No, I Don't Breastfeed Because It's Easy

By Brooke Faulkner


No, I Don't Breastfeed Because It's Easy 

In addition to being a personal decision, breastfeeding is largely a financial one. The benefits of breastfeeding are indisputable: bonding, nutrients, being confident in the milk you feed your baby; most mothers can think of over 100 reasons to breastfeed.

Unfortunately, it’s not always that simple in American society. Somehow, society has developed an unhealthy habit of undervaluing mothers and taking them for granted. Breastfeeding in particular is an under-appreciated practice of motherhood.

As a result, choosing to breastfeed their babies can cause mothers to make sacrifices. Mothers go through mental and physical hardships to feed their child naturally. Financial difficulties are even more overlooked.

Recognizing mothers’ dedication and giving them credit for their work is the first step to getting on a better track as a society.

Here are some assumptions society makes that underestimate the sacrifice mothers make in order to provide what they think is best for their family, and the realities mothers face when choosing to breastfeed.

Assumption: Breastfeeding is free

Reality: There is truth to this assumption. A mother’s body does naturally make food for her baby, and this technically is cost-free. It’s like a vending machine, but instead of inserting a dollar every time your baby wants a drink, your body is designed to release milk when it senses your baby is hungry. The baby’s cries act like the dollar, and while they may take a toll on your sanity at times, they unfortunately have no monetary value. However, as all breastfeeding moms know, it has its price.

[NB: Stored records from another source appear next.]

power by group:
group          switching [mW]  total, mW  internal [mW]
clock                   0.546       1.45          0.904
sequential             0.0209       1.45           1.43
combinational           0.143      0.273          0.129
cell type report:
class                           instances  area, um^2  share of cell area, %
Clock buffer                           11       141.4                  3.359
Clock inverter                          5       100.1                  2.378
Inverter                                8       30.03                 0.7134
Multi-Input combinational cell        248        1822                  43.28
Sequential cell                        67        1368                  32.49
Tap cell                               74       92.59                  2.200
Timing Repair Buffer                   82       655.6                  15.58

Even though the process of producing milk is a natural bodily function, it requires an extra intake of about 500 calories per day (another requirement from the bodily vending machine). That means extra groceries for mommy, and money on the breastfeeding tab.

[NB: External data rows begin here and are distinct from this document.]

==> src/rtl/bin2bcd_seq.sv <==
// Sequential binary-to-BCD converter using shift-add-3 (double dabble).
// One bit per clock; digits are registered and only updated when a conversion completes.
module bin2bcd_seq #(
    parameter int unsigned BIN_W  = 14,
    parameter int unsigned DIGITS = 4
) (
    input  logic             clock,
    input  logic             rst_n,
    input  logic             start,
    input  logic [BIN_W-1:0] bin_in,
    output logic             busy,
    output logic             done,
    output logic             overflow,
    output logic [3:0]       x1,
    output logic [3:0]       x2,
    output logic [3:0]       x3,
    output logic [3:0]       x4
);

    localparam int unsigned BcdW = 4 * DIGITS;
    localparam int unsigned CntW = $clog2(BIN_W + 1);
    localparam logic [BIN_W-1:0] MaxVal = BIN_W'(9999);

    typedef enum logic [1:0] {StIdle, StShift, StDone} state_e;

    state_e            state_q, state_d;
    logic [BIN_W-1:0]  bin_q;
    logic [BcdW-1:0]   bcd_q;
    logic [CntW-1:0]   cnt_q;
    logic              ovf_q;

    logic [BcdW-1:0]   bcd_adj;
    logic [BcdW-1:0]   bcd_shift;
    logic [BIN_W-1:0]  bin_shift;
    logic              last_iter;

    // Add-3 on every nibble >= 5, nibbles independent (no inter-nibble carry).
    always_comb begin
        bcd_adj = bcd_q;
        for (int i = 0; i < int'(DIGITS); i++) begin
            if (bcd_q[4*i +: 4] >= 4'd5) begin
                bcd_adj[4*i +: 4] = bcd_q[4*i +: 4] + 4'd3;
            end
        end
    end

    assign bcd_shift = {bcd_adj[BcdW-2:0], bin_q[BIN_W-1]};
    assign bin_shift = {bin_q[BIN_W-2:0], 1'b0};
    assign last_iter = (cnt_q == CntW'(1));

    always_ff @(posedge clock or negedge rst_n) begin
        if (!rst_n) begin
            state_q <= StIdle;
        end else begin
            state_q <= state_d;
        end
    end

    always_comb begin
        state_d = state_q;
        unique case (state_q)
            StIdle:  if (start) state_d = StShift;
            StShift: if (last_iter) state_d = StDone;
            StDone:  state_d = StIdle;
            default: state_d = StIdle;
        endcase
    end

    always_comb begin
        busy = (state_q == StShift);
        done = (state_q == StDone);
    end

    always_ff @(posedge clock or negedge rst_n) begin
        if (!rst_n) begin
            bin_q    <= '0;
            bcd_q    <= '0;
            cnt_q    <= '0;
            ovf_q    <= 1'b0;
            overflow <= 1'b0;
            x1       <= 4'd0;
            x2       <= 4'd0;
            x3       <= 4'd0;
            x4       <= 4'd0;
        end else begin
            if (state_q == StIdle && start) begin
                bin_q <= bin_in;
                bcd_q <= '0;
                cnt_q <= CntW'(BIN_W);
                ovf_q <= (bin_in > MaxVal);
            end else if (state_q == StShift) begin
                bin_q <= bin_shift;
                bcd_q <= bcd_shift;
                cnt_q <= cnt_q - CntW'(1);
                // Digits are published on the edge that enters DONE, using the final shift.
                if (last_iter) begin
                    overflow <= ovf_q;
                    if (ovf_q) begin
                        x1 <= 4'd9;
                        x2 <= 4'd9;
                        x3 <= 4'd9;
                        x4 <= 4'd9;
                    end else begin
                        x1 <= bcd_shift[3:0];
                        x2 <= bcd_shift[7:4];
                        x3 <= bcd_shift[11:8];
                        x4 <= bcd_shift[15:12];
                    end
                end
            end
        end
    end

endmodule

==> config.mk <==
export PLATFORM = sky130hd
export DESIGN_NAME = bin2bcd_seq
export DESIGN_NICKNAME = d
export VERILOG_FILES = /design/src/rtl/bin2bcd_seq.sv
export SDC_FILE = /design/constraint.sdc
export NUM_CORES = 1
export LEC_CHECK = 0
export ABC_AREA = 1
export CAP_MARGIN = 15
export CORE_ASPECT_RATIO = 1.2
export CORE_UTILIZATION = 51
export CTS_BUF_LIST = sky130_fd_sc_hd__clkbuf_8
export DETAILED_ROUTE_END_ITERATION = 16
export PLACE_DENSITY = 0.88
export SYNTH_ARGS = -nofsm -noshare
export SYNTH_HDL_FRONTEND = slang
export SYNTH_SLANG_ARGS = --single-unit
==> constraint.sdc <==
create_clock -name clock -period 1.4 [get_ports clock]
set_input_delay 0.35 -clock clock [delete_from_list [all_inputs] [get_ports clock]]
set_output_delay 0.35 -clock clock [all_outputs]
set_load 0.01 [all_outputs]
==> metrics <==
status=finished with violations; antenna cells=0; Max clock buf depth=2; die area=5420 um^2; # Max-Cap Violations=0; Max IR drop VDD=1070 uV; # rows=28; most frequent cells in the layout=nand2_1 (107), dfrtp_1 (54), nor2_1 (23), buf_4 (23), inv_1 (22); CTS root buf=clkbuf_8; GP Congestion=0.862; global-route wire length before repair=9760 um; total track usage=0.244; Antenna Violating Nets Remaining=0; net load switching power=3.67 mW; die width=67.4 um; commonest non-fill, non-tap cell in the layout=nand2_1; Int Power=4.56 mW; most used cell along the critical path=buf_6; pin count of the biggest net entering global routing=55; clock share of power=0.100; clk slew on worst S/H paths=0.09 ns; Fin Clk Skew=0.00635 ns; final hold viol count=0; Area growth syn-to-layout=37.4%; worst-path cell with the longest stage delay=dfrtp_1; Via density=5.31; crit-path leading delay family=simple AND/OR/NAND/NOR gates; Final period util=1.05; Syn. warnings=0; Initial Util=0.530; library cells used by synthesis=23; initial antenna violation count=0; Seq pwr share=0.337; Post-Syn Nets=352; CTS buffer count=5; RSZ-0062 raised after global routing=yes; # port buffers=35; CP Class=register to register; CTS Hold Bufs=0; # DRC=0; Place WS=-0.206 ns; crit-path max FO=5; number of DRC markers in iteration 0=180; worst endpoint data arrival time=1.72 ns; sequential share of the synthesized area=0.516; Final WS setup=-0.0706 ns; clock period minus worst slack=1.47 ns; Critical R2R Launch=state_q[1]$_DFFE_PN0P_; # fillers=325; fraction of layout instances using a drive strength above 1=0.256; # nets final=422; Post-Synthesis Cell Area=2620 um^2; Comb pwr share=0.562; Final Slew Violations=0; first-pass iteration count of the detailed router=4; PwrDens=2290 nW/um^2; gr ovfl total=0; vias in the first global route=2267; CTS sink cnt=54; H-tree Lvls=2; crit-path max cell delay=0.40 ns; RR Endpoint=x1[2]$_DFFE_PN0P_; CP startpoint kind=register; min-delay worst type=input port to async pin; drt total wl=6680 um; post-DP HPWL=4070 um; required time of the worst setup path=1.65 ns; violated checks=setup timing; setup violators final=28; Synth Area per Inst=8.05 um^2; Sw Share=0.446; Die Y=80.5 um; CP Cell Sequence=buf_6, nor2_4, buf_6, nand3_4, nor2_4, buf_6, nand3_2, nand2_1; Skew-Pair Late Insertion Delay=0.31 ns; slew margin rel.=0.802; total core area=4940 um^2; measured slew at the worst slew-check pin=0.294 ns; DP Area=3160 um^2; CTS tree=done; CP bufs+invs=3; register-to-register setup slack=-0.07 ns; synthesis-stage register bit count=54; Mapped Cells=325; fin area=3590 um^2; CP endpoint kind=register; vias post-DR=2417; Peak Freq=0.680 GHz; IO Count=36; Routed WL per cell=14.7 um; worst r2r path cells=8; leakage=1.81 nW
==> layer usage <==
metal  vias to the layer above  global-route usage  routed length [um]
li1                       1164                   -                   -
met1                      1155               0.277                2640
met4                         0               0.104                 272
met3                        28              0.0469                 257
met2                        70               0.433                3510
met5                         -                   0                   0
==> Yosys cell counts, drive strengths merged <==
| cell | instances | share of area |
|---|---|---|
| a21oi | 5 | 0.0096 |
| a22oi | 1 | 0.0029 |
| a31oi | 1 | 0.0024 |
| buf | 8 | 0.022 |
| clkbuf | 1 | 0.0014 |
| dfrtp | 54 | 0.52 |
| ha | 10 | 0.048 |
| inv | 33 | 0.047 |
| nand2 | 123 | 0.18 |
| nand3 | 26 | 0.055 |
| nand3b | 1 | 0.0029 |
| nand4 | 3 | 0.0072 |
| nor2 | 31 | 0.050 |
| nor3 | 1 | 0.0019 |
| o211ai | 2 | 0.0057 |
| o21ai | 20 | 0.038 |
| o22ai | 5 | 0.012 |
==> how the worst max path moves through the flow <==
stage                                 startpoint              endpoint  slack [ns]  depth (start not counted)
after global placement                     start  bin_q[1]$_DFFE_PN0P_       -0.15                          6
final                     state_q[1]$_DFFE_PN0P_     x1[2]$_DFFE_PN0P_       -0.07                          8
after CTS                 state_q[1]$_DFFE_PN0P_                  busy       -0.09                          3
after global routing      state_q[1]$_DFFE_PN0P_     x1[2]$_DFFE_PN0P_       -0.13                          8
after detailed placement                   start  bin_q[1]$_DFFE_PN0P_       -0.21                          6
after floorplan             bcd_q[0]$_DFFE_PN0P_  bcd_q[4]$_DFFE_PN0P_        0.07                          7
==> state kept, by name, indices dropped and copies added (netlist names) <==
register	cells
x2	4
state_q	2
x3	4
overflow	1
x4	4
bcd_q	16
cnt_q	4
bin_q	14
x1	4
ovf_q	1
==> cell type report <==
type,count,area (um^2),area share
sequential,54,1350,0.376
multi-input combinational,229,1270,0.353
timing repair buffer,70,663,0.184
inverter,33,141,0.0393
tap,60,75.1,0.0209
clock buffer,5,68.8,0.0191
timing repair inverter,2,17.5,0.00487
clock inverter,2,7.51,0.00209
==> cells by family (layout without fill, tap and decap cells) <==
group,Yosys count,after routing,share of synthesized area
simple gates,185,185,0.294
buf+inv,42,112,0.0708
flops,54,54,0.517
fa+ha+maj,10,10,0.0478
compound gates,34,34,0.0708
==> worst register-to-register path, stage by stage (launching register included) <==
cell and delay [ns]:
dfrtp_1 0.40, buf_6 0.12, nor2_4 0.13, buf_6 0.16
nand3_4 0.11, nor2_4 0.18, buf_6 0.16, nand3_2 0.08
nand2_1 0.06
==> power groups by stage <==
stage / combinational [mW] / clock, mW / sequential, mW
floorplan: 2.16 / 0 / 2.79
CTS: 3.54 / 0.834 / 2.72
global placement: 3.43 / 0 / 2.73
detailed placement: 3.62 / 0 / 2.75
finish: 4.62 / 0.826 / 2.77
global route: 5.09 / 0.892 / 2.86
==> metrics by stage <==
stage	hold slack, ns	std cells	setup TNS, ns	util	power (mW)
after floorplan	0.0544	325	0	-	4.95
after global placement	0.364	432	-3.80	0.639	6.15
after detailed placement	0.368	432	-5.30	0.639	6.37
after CTS	0.0301	441	-0.103	0.657	7.09
after global routing	0.0367	455	-3.44	0.728	8.85
final	0.0100	455	-0.896	0.728	8.22
==> timing repair <==
action | in CTS | in global routing
setup endpoints to repair | 28 | 54
buffers inserted | 2 | 10
pin swaps | 1 | 17
gates cloned | 0 | 4
gates resized for setup | 32 | 78
Note: power is estimated with default switching activity, not from simulation.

In addition, breastfeeding can be painful. To ease the pain, many mothers choose to buy breastfeeding bras, boppy pillows, nipple cream, lactation supplements, and more. They’re not cheap. Add that to the cost of milk containers, coolers to store milk, cover-up shawls, and other necessities, many breastfeeding mothers can spend upwards of $1,000 to breastfeed their baby for one year.

Health problems that may arise, such as mastitis, can also be financially burdensome.

Assumption: Breastfeeding saves you money

Reality: People get this idea when, in addition to assuming it is free, they don’t consider a potential loss of income. The previously mentioned $1,000 does not consider the potential loss of a second income as some mothers are unable to work after giving birth.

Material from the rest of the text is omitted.